» **EXERCISE MATERIAL**
-------
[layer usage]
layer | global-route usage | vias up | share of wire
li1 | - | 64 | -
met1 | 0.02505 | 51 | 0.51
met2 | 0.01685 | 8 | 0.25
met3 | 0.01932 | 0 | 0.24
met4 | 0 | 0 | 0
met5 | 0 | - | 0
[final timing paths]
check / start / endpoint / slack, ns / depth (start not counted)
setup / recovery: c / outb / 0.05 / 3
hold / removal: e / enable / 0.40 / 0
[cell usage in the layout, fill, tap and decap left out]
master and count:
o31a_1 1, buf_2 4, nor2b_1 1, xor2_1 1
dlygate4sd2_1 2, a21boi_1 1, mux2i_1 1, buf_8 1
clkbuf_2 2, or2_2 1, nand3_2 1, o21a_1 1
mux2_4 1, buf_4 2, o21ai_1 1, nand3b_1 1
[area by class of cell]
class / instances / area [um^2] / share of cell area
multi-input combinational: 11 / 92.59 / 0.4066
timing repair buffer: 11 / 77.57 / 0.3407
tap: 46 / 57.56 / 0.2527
==> flow/design.v <==
`timescale 1ns / 1ps
module updown(
input [3:0]d,
input clk,rst,ld,und,
output reg [3:0]q
    );
always@(posedge clk)
begin
if(rst)
q<=4'b0000;
else if(ld)
q<=d;
else if(und)
q<=q+1;
else
q<=q-1;
end
endmodule
==> flow/run.sh <==
#!/bin/bash
# OpenROAD 26Q1-2900-gdf79404cd8, Yosys 0.63+post, stock flow scripts
make -C /OpenROAD-flow-scripts/flow DESIGN_CONFIG=/design/flow/config.mk WORK_HOME=/design/flow/orfs finish
==> flow/config.mk <==
export PLATFORM = sky130hd
export DESIGN_NAME = updown
export DESIGN_NICKNAME = updown
export VERILOG_FILES = /design/flow/design.v
export SDC_FILE = /design/flow/constraint.sdc
export NUM_CORES = 4
export LEC_CHECK = 1
export CORE_AREA = 10 10 70 70
export DIE_AREA = 0 0 80 80
==> flow/constraint.sdc <==
current_design updown

set clk_period 1.6
set clk_io_pct 0.2

create_clock -name clk0 -period $clk_period [get_ports {clk}]

set non_clock_inputs [all_inputs -no_clocks]
set_input_delay [expr $clk_period * $clk_io_pct] -clock clk0 $non_clock_inputs
set_output_delay [expr $clk_period * $clk_io_pct] -clock clk0 [all_outputs]
==> results_dict.tcl <==
# yosys + openroad results
set metrics [dict create \
    cts-hold-fix-buffers 0 \
    largest_register_ffs 4 \
    max-cap-violations 0 \
    core_util_floorplan 0.07179 \
    critPathLaunchType "flop" \
    grt_antenna_before_repair 0 \
    timing_worst_slew_pin_value_ns 0.2997 \
    cts-root-to-sink-buffers 2 \
    area_leaders "sky130_fd_sc_hd__dfxtp_1 (33%), sky130_fd_sc_hd__ha_1 (10%), sky130_fd_sc_hd__fa_1 (8.2%)" \
    share_comb_of_total_power 0.290 \
    reg.largest.list "q: 4 flops" \
    min-delay-start "und" \
    outcome "completed" \
    drt_drc_violations_left 0 \
    maximum_number_of_pins_on_one_net_before_global_route_repair 8 \
    p_clk_frac 0.368 \
    critPathLaunch "q[0]" \
    final.setup.tns_ns 0 \
    synthMostInstantiatedCell "sky130_fd_sc_hd__nor2_1" \
    registers.top_by_ff_count "q" \
    layout-drive-gt1-share 0.2000 \
    yosys-stat-cells 25 \
    cts.clk_slew.worst_paths_ns 0.04 \
    pwr-share-seq 0.342 \
    yosys-stat-area_um2 245.2 \
    power_switching_share 0.2673 \
    die_width_um 80 \
    slowest_stage "sky130_fd_sc_hd__clkdlybuf4s50_1" \
    rsz_0062_raised_after_global_routing "false" \
    placed_wire_length_estimate_after_detailed_placement_um 628.2 \
    setup_slack_placement_ns -0.3304 \
    ant_nets 0 \
    vdd.ir_drop.worst_uv 301.7 \
    netlist_area_pre_place_um2 245.2 \
    timing.final.setup_violations 0 \
    clock_insertion_delay_worst_skew_ns 0.24 \
    hold_path_class "primary input to flop" \
    postSynthSeqShare 0.3265 \
    yosysUniqueCellTypes 15 \
    delay_of_the_slowest_cell_on_the_worst_path_ns 0.50 \
    routabilityCongestion 0.7388 \
    cts-buffers-inserted 3 \
    ys.flop_type "sky130_fd_sc_hd__dfxtp_1" \
    clock_sink_count 4 \
    warnings 25 \
    final_critical_path_setup_slack_ns 0.1564 \
    dr.first_iter.drc_count 6 \
    clock_tree.htree_level_count 1 \
    ys.flops 4 \
    hold_path_depth 4 \
    drtPass1Iterations 3 \
    cp_data_arrival_time_ns 1.12 \
    fin_hold_ws_ns 0.5560 \
    common_cells "sky130_fd_sc_hd__nor2_1 (5), sky130_fd_sc_hd__dfxtp_1 (4), sky130_fd_sc_hd__a21oi_1 (2), sky130_fd_sc_hd__ha_1 (2), sky130_fd_sc_hd__mux2i_1 (2)" \
    layout_worst_path_cycle_share 0.9023 \
    total_die_size_um2 6400 \
    tritoncts_clock_tree "done" \
    end_kind "output port" \
    diode_count 0 \
    syn-mean-instance-area_um2 9.809 \
    cpLargestDelayFamily "buffers and inverters" \
    total_power_uw 357.9 \
    routed-via-count 236 \
    setup_repair_bufs_after_cts 0 \
    power_report.internal_total_uw 262.2 \
    first_global_vias 271 \
    leading_area_contributor_after_synthesis "sky130_fd_sc_hd__dfxtp_1" \
    layout_min_cycle_time_ns 1.444 \
    floorplan.io_pins 12 \
    drt-vias-per-instance 2.744 \
    timing_max_transition_violations_final 0 \
    clock-skew-final_ns 0.005626 \
    post_synthesis_cells 25 \
    route.detailed.wl_per_inst_um 8.953 \
    pwr_density_cell_nw_per_um2 788.0 \
    async_flop_share 0 \
    timing.max_slew.rel_slack 0.7996 \
    timing.critical_path.depth 1 \
    grt.overflow.total 0 \
    switchingPower_uw 95.64 \
    routed_wirelength_um 770 \
    grt_pass1_wl_mm 1.242 \
    globalRouteTotalUtil 0.02525 \
    fp.dieH_um 80 \
    clock_tree.root_cell "sky130_fd_sc_hd__clkbuf_4" \
    buffers_added_on_ports 11 \
    timing.critical_path.cells "clkdlybuf4s50_1" \
    ys.warnings.count 1 \
    p_leak_uw 0.0001793 \
    yosys.area.top_type_share 0.3265 \
    timing.critical_path.required_ns 1.28 \
    maximum_clock_frequency_mhz 692.7 \
    floorplan.core_area_um2 3416 \
    reg2reg_from "q[2]" \
    worstSetupPathType "flop to output port" \
    flow.area_growth_from_synthesis_pct 85.20 \
    postLayoutCoreUtil 0.1330 \
    worst_reg_to_reg_cells 4 \
    crit_path_max_fanout 4 \
    rows 21 \
    synth-edff-count 0 \
    worstPathBufferInverterCount 1 \
    final_hold_viol_count 0 \
]
[metrics by stage]
stage          std cells  cell area [um2]
5_1_grt               86            454.2
2_1_floorplan         25            245.2
3_3_place_gp          83            416.7
6_report              86            454.2
4_1_cts               86            451.7
3_5_place_dp          83            416.7
File: flow/run.sh
#!/bin/bash
# OpenROAD 26Q1-2900-gdf79404cd8, Yosys 0.63+post, stock flow scripts
make -C /OpenROAD-flow-scripts/flow DESIGN_CONFIG=/design/flow/config.mk WORK_HOME=/design/flow/orfs finish
File: flow/config.mk
export PLATFORM = sky130hd
export DESIGN_NAME = fulladdsub
export DESIGN_NICKNAME = fulladdsub
export VERILOG_FILES = /design/flow/design.v
export SDC_FILE = /design/flow/constraint.sdc
export NUM_CORES = 4
export LEC_CHECK = 1
export CORE_AREA = 10 10 70 70
export DIE_AREA = 0 0 80 80
File: flow/constraint.sdc
current_design fulladdsub

set clk_period 4.7
set clk_io_pct 0.2

create_clock -name clk0 -period $clk_period

set non_clock_inputs [all_inputs -no_clocks]
set_input_delay [expr $clk_period * $clk_io_pct] -clock clk0 $non_clock_inputs
set_output_delay [expr $clk_period * $clk_io_pct] -clock clk0 [all_outputs]
**config.mk**
```make
export PLATFORM = sky130hd
export DESIGN_NAME = fulladd4bit
export DESIGN_NICKNAME = fulladd4bit
export VERILOG_FILES = /design/flow/design.v
export SDC_FILE = /design/flow/constraint.sdc
export NUM_CORES = 4
export LEC_CHECK = 1
export CORE_AREA = 10 10 70 70
export DIE_AREA = 0 0 80 80
```
**constraint.sdc**
```tcl
current_design fulladd4bit

set clk_period 3.0
set clk_io_pct 0.2

create_clock -name clk0 -period $clk_period

set non_clock_inputs [all_inputs -no_clocks]
set_input_delay [expr $clk_period * $clk_io_pct] -clock clk0 $non_clock_inputs
set_output_delay [expr $clk_period * $clk_io_pct] -clock clk0 [all_outputs]
```
**design.v**
```verilog
`timescale 1ns / 1ps
module fulladd(
input a,
input b,
input cin,
output s,
output cout
    );
wire x,y,z;
half_adderstru inst1(a,b,x,y);
half_adderstru inst2(x,cin,s,z);
or inst3(cout,y,z);
endmodule
`timescale 1ns / 1ps
module fulladd4bit(
input a1,
input a2,
input a3,
input a4,
input b1,
input b2,
input b3,
input b4,
input cin,
output s1,
output s2,
output s3,
output s4,
output c3
    );
wire c0,c1,c2;
fulladd inst1(a1,b1,cin,s1,c0);
fulladd inst2(a2,b2,c0,s2,c1);
fulladd inst3(a3,b3,c1,s3,c2);
fulladd inst4(a4,b4,c2,s4,c3);
endmodule
`timescale 1ns / 1ps
module half_adderstru(
input a,
input b,
output s,
output c
    );
xor int1(s,a,b);
and int2(c,a,b);
endmodule
```
==> flow/design.v <==
`timescale 1ns / 1ps
module sig_stabilizer (
    input clk,
    input btn,
    output out
  );
  reg [19:0] ctr_d, ctr_q;
  reg [1:0] sync_d, sync_q;
  assign out = ctr_q == {20{1'b1}};
  always @(*) begin
    sync_d[0] = btn;
    sync_d[1] = sync_q[0];
    ctr_d = ctr_q + 1'b1;
    if (ctr_q == {20{1'b1}}) begin
      ctr_d = ctr_q;
    end
    if (!sync_q[1])
      ctr_d = 20'd0;
  end
  always @(posedge clk) begin
    ctr_q <= ctr_d;
    sync_q <= sync_d;
  end
endmodule
`timescale 1ns / 1ps
module clk_div
(
    input [27:0] divider,
    input n_CLK,
    input n_RST,
    output reg o_CLK
    );
    reg [27:0] clk_cnt = 28'd0;
    always @ (posedge(n_CLK))
    begin
        if(n_RST == 1'b1)
        begin
            clk_cnt <= 28'b0;
            o_CLK   <= 1'b0;
        end
        else if(clk_cnt == divider)
        begin
            clk_cnt <= 28'b0;
            o_CLK   <= ~o_CLK;
        end
        else
        begin
            clk_cnt <= clk_cnt + 1;
            o_CLK   <= o_CLK;
        end
    end
endmodule
--- design/flow/config.mk ---
export PLATFORM = sky130hd
export DESIGN_NAME = spi_controller
export DESIGN_NICKNAME = spi_controller
export VERILOG_FILES = /design/flow/design.v
export SDC_FILE = /design/flow/constraint.sdc
export NUM_CORES = 4
export LEC_CHECK = 1
export CORE_AREA = 10 10 639 639
export DIE_AREA = 0 0 649 649
--- design/flow/constraint.sdc ---
current_design spi_controller

set clk_period 37.1
set clk_io_pct 0.2

create_clock -name clk0 -period $clk_period [get_ports {clk_in}]

set non_clock_inputs [all_inputs -no_clocks]
set_input_delay [expr $clk_period * $clk_io_pct] -clock clk0 $non_clock_inputs
set_output_delay [expr $clk_period * $clk_io_pct] -clock clk0 [all_outputs]
--- design/flow/design.v ---
`timescale 1ns / 1ps
`default_nettype none 
module spi_controller #(parameter UART_BAUD_RATE = 12_000_000,
                        parameter MESSAGE_SIZE = 512,
                        parameter HEADER_SIZE = 32) (
    input wire clk_in,
    input wire rst_in,
    input wire [MESSAGE_SIZE-1:0] tx_message_in, 
    input wire [HEADER_SIZE-1:0] tx_header_in,
    output logic tx_ready_out,  
    input wire tx_valid_in,    
    output logic tx_data_out,
    output logic tx_sel_out,
    output logic tx_clk_out,
    input wire tx_data_in,   
    output logic tx_key_req_out,
    output logic [MESSAGE_SIZE-1:0] rx_message_out,
    output logic [HEADER_SIZE-1:0] rx_header_out,
    input wire rx_ready_in,  
    output logic rx_valid_out,  
    input wire rx_data_in,
    input wire rx_sel_in,
    input wire rx_clk_in,
    output logic rx_data_send,  
    input wire rx_key_req_in
);
    localparam DATA_PERIOD = 100_000_000 / (UART_BAUD_RATE * 2);  
    spi_tx #(
        .DATA_WIDTH(MESSAGE_SIZE + HEADER_SIZE),
        .DATA_PERIOD(DATA_PERIOD)
    ) tx (
        .clk_in(clk_in),
        .rst_in(rst_in),
        .data_in({tx_message_in, tx_header_in}),
        .trigger_in(tx_valid_in),
        .data_out(tx_data_out),  
        .data_clk_out(tx_clk_out),
        .sel_out(tx_sel_out)
    );
    logic [MESSAGE_SIZE+HEADER_SIZE-1:0] rx_combined_out;
    spi_rx #(
        .DATA_WIDTH(MESSAGE_SIZE + HEADER_SIZE)
    ) rx (
        .clk_in(clk_in),
        .rst_in(rst_in),
        .data_in(rx_data_in), 
        .data_clk_in(rx_clk_in),
        .sel_in(rx_sel_in),
        .data_out(rx_combined_out),
        .new_data_out(rx_valid_out),
        .ready_in(rx_ready_in)
    );
    assign rx_header_out = rx_combined_out[HEADER_SIZE-1:0];
    assign rx_message_out = rx_combined_out[MESSAGE_SIZE+HEADER_SIZE-1:HEADER_SIZE];
    always_comb begin 
        tx_ready_out = tx_sel_out;  
    end
endmodule
`default_nettype wire
`timescale 1ns / 1ps
`default_nettype none  
module spi_rx
       #(  parameter DATA_WIDTH = 8
        )
        ( input wire clk_in,
          input wire rst_in,
          input wire data_in,
          input wire data_clk_in,
          input wire sel_in,  
          input wire ready_in,  
          output logic [DATA_WIDTH-1:0] data_out,
          output logic new_data_out
        );
    logic just_sent_data; 
    logic prev_data_clk_in; 
    logic [$clog2(DATA_WIDTH):0] bits_received;  
    logic [DATA_WIDTH-1:0] temp_data_out;
    typedef enum {DATA, STALLED} states;
    states state;
    initial begin
        data_out = 0; 
        new_data_out = 1'b0; 
        prev_data_clk_in = 1'b0;
        bits_received = 0; 
        temp_data_out = 0; 
        state = DATA;
    end
    always_ff @(posedge clk_in) begin 
        if (rst_in) begin
            data_out <= 0; 
            new_data_out <= 1'b0; 
            prev_data_clk_in <= 1'b0;
            bits_received <= 0; 
            temp_data_out <= 0; 
            state <= DATA;
        end else begin 
            prev_data_clk_in <= data_clk_in; 
            case (state) 
                DATA: begin
                    new_data_out <= 0;
                    if (!sel_in && bits_received < DATA_WIDTH) begin 
                        if (data_clk_in && !prev_data_clk_in) begin 
                            bits_received <= bits_received + 1; 
                            temp_data_out[DATA_WIDTH - 1 - bits_received] <= data_in; 
                        end 
                    end else if (bits_received == DATA_WIDTH) begin
                        state <= STALLED;
                        data_out <= temp_data_out;
                        temp_data_out <= 0;
                        bits_received <= 0;
                    end else begin  
                        bits_received <= 0; 
                        temp_data_out <= 1'b0; 
                    end
                end 
                STALLED: begin
                    new_data_out <= 1;
                    if (ready_in) begin 
                        state <= DATA;
                    end
                end
            endcase
        end
    end
endmodule
`default_nettype wire  
`timescale 1ns / 1ps
`default_nettype none  
module spi_tx
       #(   parameter DATA_WIDTH = 8,
            parameter DATA_PERIOD = 100
        )
        ( input wire clk_in,
          input wire rst_in,
          input wire [DATA_WIDTH-1:0] data_in,
          input wire trigger_in,
          output logic data_out,
          output logic data_clk_out,
          output logic sel_out
        );
    logic [$clog2(DATA_WIDTH):0] bits_sent; 
    logic [$clog2(DATA_PERIOD)+1:0] clk_out_count;
    integer DATA_HALF_PERIOD; 
    logic [DATA_WIDTH-1:0] stored_data_in; 
    initial begin
        DATA_HALF_PERIOD = DATA_PERIOD/2;
        data_out = 1'b0; 
        data_clk_out = 1'b0; 
        sel_out = 1'b1; 
        bits_sent = 0; 
        clk_out_count = 0; 
    end
    always_ff @(posedge clk_in) begin
        if (rst_in) begin
            data_out <= 1'b0; 
            data_clk_out <= 1'b0; 
            sel_out <= 1'b1; 
            bits_sent <= 0; 
            clk_out_count <= 0;
            stored_data_in <= 0; 
        end else begin
            if (trigger_in && sel_out) begin
                data_out <= data_in[DATA_WIDTH - 1];
                data_clk_out <= 1'b0; 
                sel_out <= 1'b0; 
                bits_sent <= 1; 
                clk_out_count <= 0; 
                stored_data_in <= data_in; 
            end else if (bits_sent <= DATA_WIDTH) begin
                if (clk_out_count == DATA_HALF_PERIOD - 1) begin
                    data_clk_out <= 1; 
                    clk_out_count <= clk_out_count + 1; 
                end else if (clk_out_count == (DATA_HALF_PERIOD << 1) - 1) begin 
                    if (bits_sent < DATA_WIDTH) begin 
                        data_out <= stored_data_in[DATA_WIDTH - 1 - bits_sent]; 
                    end else begin
                        sel_out <= 1'b1;
                    end
                    data_clk_out <= 1'b0; 
                    clk_out_count <= 1'b0; 
                    bits_sent <= bits_sent + 1; 
                end else begin 
                    clk_out_count <= clk_out_count + 1; 
                end
            end else begin 
                data_out <= 1'b0; 
                data_clk_out <= 1'b0; 
                sel_out <= 1'b1;
            end
        end
    end
endmodule
`default_nettype wire  
--- design/flow/run.sh ---
#!/bin/bash
# OpenROAD 26Q1-2900-gdf79404cd8, Yosys 0.63+post, stock flow scripts
make -C /OpenROAD-flow-scripts/flow DESIGN_CONFIG=/design/flow/config.mk WORK_HOME=/design/flow/orfs finish
==> Slide: Implementation Results <==
Run Summary

Status
  • Status: finished clean

Global route
  • Vias in the first global route: 61,500
  • Largest net degree at the start of global routing: 165
  • First-pass GRT wire length: 494,000 µm
  • All-layer global routing usage: 16.7%
  • Initial antenna violation count: 89
  • GRT overflow: 0

Setup path
  • CP required: 37.94 ns
  • CP cell instances: clkdlybuf4s50_1, nor2_1, nor2_1, and4_4, buf_4, buf_4, buf_4, buf_4, buf_4, nand2_1, a21oi_1
  • Slowest CP cell: and4_4
  • Crit path kind: in -> reg
  • Cells on worst reg2reg path: 16
  • CP peak stage delay: 0.74 ns
  • Crit path max fanout: 71
  • Critical path's top delay family: buffers and inverters
  • Crit. End Element: register
  • Setup crit start kind: primary input
  • Arr. time, crit path: 12.87 ns
  • Most used cell, CP: buf_4
  • Instance count on the critical path: 11
  • CP Buf/Inv Count: 6

Detailed routing
  • Post-route ant nets: 0
  • Routed WL: 365,000 µm
  • First-pass detailed-route iteration total: 5
  • DR DRC count: 0
  • Via count: 66,100
  • Vias per Instance: 4.47
  • Routed wire length per instance: 24.7 µm
  • Iteration-0 DRC count of the detailed router: 6,204

Logic synthesis
  • Yosys synthesis chip area: 68,500 µm²
  • Cell with the most instances after synthesis: nand2_1
  • Register area share after synthesis: 48.7%
  • Unique masters post-synth: 80
  • Instance count of the mapped netlist: 8,585
  • Flip-flops with a built-in enable: 0
  • Top post-synthesis cells by count: 2,801 x nand2_1, 1,664 x dfxtp_1, 1,649 x a21oi_1
  • Top cells by area: dfxtp_1 49%, nand2_1 15%, a21oi_1 12%
  • Ys Warns: 5
  • FF+latch count, synth: 1,664
  • Ys cells: 8,585
  • FFs w/ async S/R, synth: 0%
  • Post-Syn Area: 68,500 µm²
  • Top-area cell share: 48.7%
  • Post-synth top flop: dfxtp_1
  • Synth Area per Inst: 7.97 µm²
  • Yosys top cell by area: dfxtp_1

Floorplanning
  • Io pins: 1,104
  • FP Rows: 230
  • Die Area: 421,000 µm²
  • Die height: 649 µm
  • Fp_density: 17.4%
  • DIE WIDTH: 649 µm
  • Core area: 393,000 µm²

Run
  • Tool warning count: 79
  • Max-cap violations: 0

Clock network
  • Clock transition at path regs: 0.08 ns
  • Clk latency of the worst-skew pair: 0.93 ns
  • Root buffer cell: clkbuf_16
  • CTS tree: built
  • Post-cts sizing count: 0
  • CTS buffer count: 200
  • CTS Sinks: 1,664
  • Post-CTS Setup Inserts: 0
  • Hold_buf cts: 0
  • H-tree depth: 4
  • Clock Tree Buf Depth: 4

STA
  • Slew @ Worst Pin: 0.890 ns
  • Worst slew margin: 40.6%
  • Tmin final: 12.02 ns
  • Final hold violations: 0
  • Max Slew Vio Count: 0
  • Final clock skew: 0.0957 ns
  • Total Neg Setup Slack: 0 ns
  • Tcrit/Tclk final: 32.4%
  • Max Clock Freq: 0.0832 GHz
  • Final setup vio count: 0
  • RSZ-0062 raised after global routing: no

Layout
  • Fin util: 23.4%
  • Design area: 91,900 µm²
  • Area Growth Syn to Fin: 34.3%
  • Layout cell share with drive strength beyond 1: 8.35%

Worst hold path
  • Hold/Removal Path Class: reg -> reg
  • Hold path cells: 2

Power and ir drop
  • PwrDens: 46.0 nW/µm²
  • Maximum vdd drop: 0.0411 mV
  • P_leak: 28.7 nW

Placement
  • Port Buffers: 1,099
  • Area after DPL: 84,700 µm²
  • Routability Congestion: 0.903
  • Hpwl dp: 254,000 µm
final cells by class:
cell class	count	area, µm²
Fill cell	42400	301000
Sequential cell	1664	33300
Multi-Input combinational cell	6116	32000
Timing Repair Buffer	1313	12700
Tap cell	5220	6530
Clock buffer	275	5770
Clock inverter	90	1320
Antenna cell	69	173
Inverter	20	75.1
final timing paths:
| path | start | slack, ns | end |
|---|---|---|---|
| max | rx_sel_in | 25.08 | rx.data_out[391] |
| min | rx.temp_data_out[155] | 0.39 | rx.data_out[155] |
| max reg2reg | rx.bits_received[5] | 30.42 | rx.data_out[391] |
| min reg2reg | rx.temp_data_out[155] | 0.39 | rx.data_out[155] |
registers in the layout, indices dropped and copies added, names as in the netlist:
| signal | count |
|---|---|
| rx.bits_received | 11 |
| rx.data_out | 544 |
| rx.new_data_out | 1 |
| rx.prev_data_clk_in | 1 |
| rx.state | 1 |
| rx.temp_data_out | 544 |
| tx.bits_sent | 11 |
| tx.clk_out_count | 4 |
| tx.data_clk_out | 1 |
| tx.data_out | 1 |
| tx.sel_out | 1 |
| tx.stored_data_in | 544 |
logic make-up (layout without fill, tap and decap cells):
| family | count (synthesis) | count (layout) | share of synthesized area [%] |
|---|---|---|---|
| other | 1 | 71 | 0.00548 |
| DFF | 1664 | 1664 | 48.7 |
| AOI/OAI and AO/OA | 2804 | 2804 | 22.8 |
| muxes | 170 | 170 | 4.57 |
| and+or+nand+nor | 3093 | 3093 | 18.3 |
| adders and majority gates | 17 | 17 | 0.311 |
| buffers and inverters | 806 | 1698 | 4.92 |
| xor gates and xnor gates | 30 | 30 | 0.384 |
placed cells by master (no fill, tap or decap), types with 69 or more instances in the layout:
master / n
o21ai_0: 539
dfxtp_1: 1660
mux4_2: 114
a21oi_1: 1649
a211oi_1: 470
clkbuf_16: 203
clkdlybuf4s50_1: 1098
diode_2: 69
nand2_1: 2768
buf_4: 205
nor2_1: 74
per-layer routing:
metal	wire, µm	part of all wire (%)	vias up	global-route usage, %
li1	-	-	31000	-
met1	132000	36	31400	19.2
met2	169000	46	2900	26.3
met3	36200	9.9	715	6.05
met4	27200	7.4	36	10.8
met5	231	0.063	-	0
tightest hold or removal path: cells and delay by family, from the launching register on:
family / cells / cell delay, ns
flip-flops: 1 / 0.32
AND/OR/NAND/NOR: 1 / 0.06
AND-OR/OR-AND: 1 / 0.05
power breakdown:
| group | total (mW) | internal, mW | switching [mW] |
|---|---|---|---|
| sequential | 1.84 | 1.82 | 0.0196 |
| combinational | 0.269 | 0.109 | 0.160 |
| clock | 2.12 | 1.26 | 0.868 |
| total | 4.23 | 3.19 | 1.05 |
stage by stage:
step	power, mW	hold slack (ns)	std cells	setup WS, ns
final	4.23	0.391	14800	25.08
after global routing	4.37	0.426	14700	24.95
after CTS	4.29	0.379	14700	25.23
after detailed placement	2.15	0.442	14300	24.23
after global placement	2.15	0.439	14300	24.19
after floorplan	2.02	0.417	8586	28.08
No activity file was given, so power comes from the tool's default toggle rates.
-------
» **TASK TO CARRY OUT**
Copy out only the lines above from the one with "end else if (bits_received" to the one with "sel_out <= 1'b0;", inclusive, exactly as they stand.

» **RESPONSE**
                    end else if (bits_received == DATA_WIDTH) begin
                        state <= STALLED;
                        data_out <= temp_data_out;
                        temp_data_out <= 0;
                        bits_received <= 0;
                    end else begin  
                        bits_received <= 0; 
                        temp_data_out <= 1'b0; 
                    end
                end 
                STALLED: begin
                    new_data_out <= 1;
                    if (ready_in) begin 
                        state <= DATA;
                    end
                end
            endcase
        end
    end
endmodule
`default_nettype wire  
`timescale 1ns / 1ps
`default_nettype none  
module spi_tx
       #(   parameter DATA_WIDTH = 8,
            parameter DATA_PERIOD = 100
        )
        ( input wire clk_in,
          input wire rst_in,
          input wire [DATA_WIDTH-1:0] data_in,
          input wire trigger_in,
          output logic data_out,
          output logic data_clk_out,
          output logic sel_out
        );
    logic [$clog2(DATA_WIDTH):0] bits_sent; 
    logic [$clog2(DATA_PERIOD)+1:0] clk_out_count;
    integer DATA_HALF_PERIOD; 
    logic [DATA_WIDTH-1:0] stored_data_in; 
    initial begin
        DATA_HALF_PERIOD = DATA_PERIOD/2;
        data_out = 1'b0; 
        data_clk_out = 1'b0; 
        sel_out = 1'b1; 
        bits_sent = 0; 
        clk_out_count = 0; 
    end
    always_ff @(posedge clk_in) begin
        if (rst_in) begin
            data_out <= 1'b0; 
            data_clk_out <= 1'b0; 
            sel_out <= 1'b1; 
            bits_sent <= 0; 
            clk_out_count <= 0;
            stored_data_in <= 0; 
        end else begin
            if (trigger_in && sel_out) begin
                data_out <= data_in[DATA_WIDTH - 1];
                data_clk_out <= 1'b0; 
                sel_out <= 1'b0; 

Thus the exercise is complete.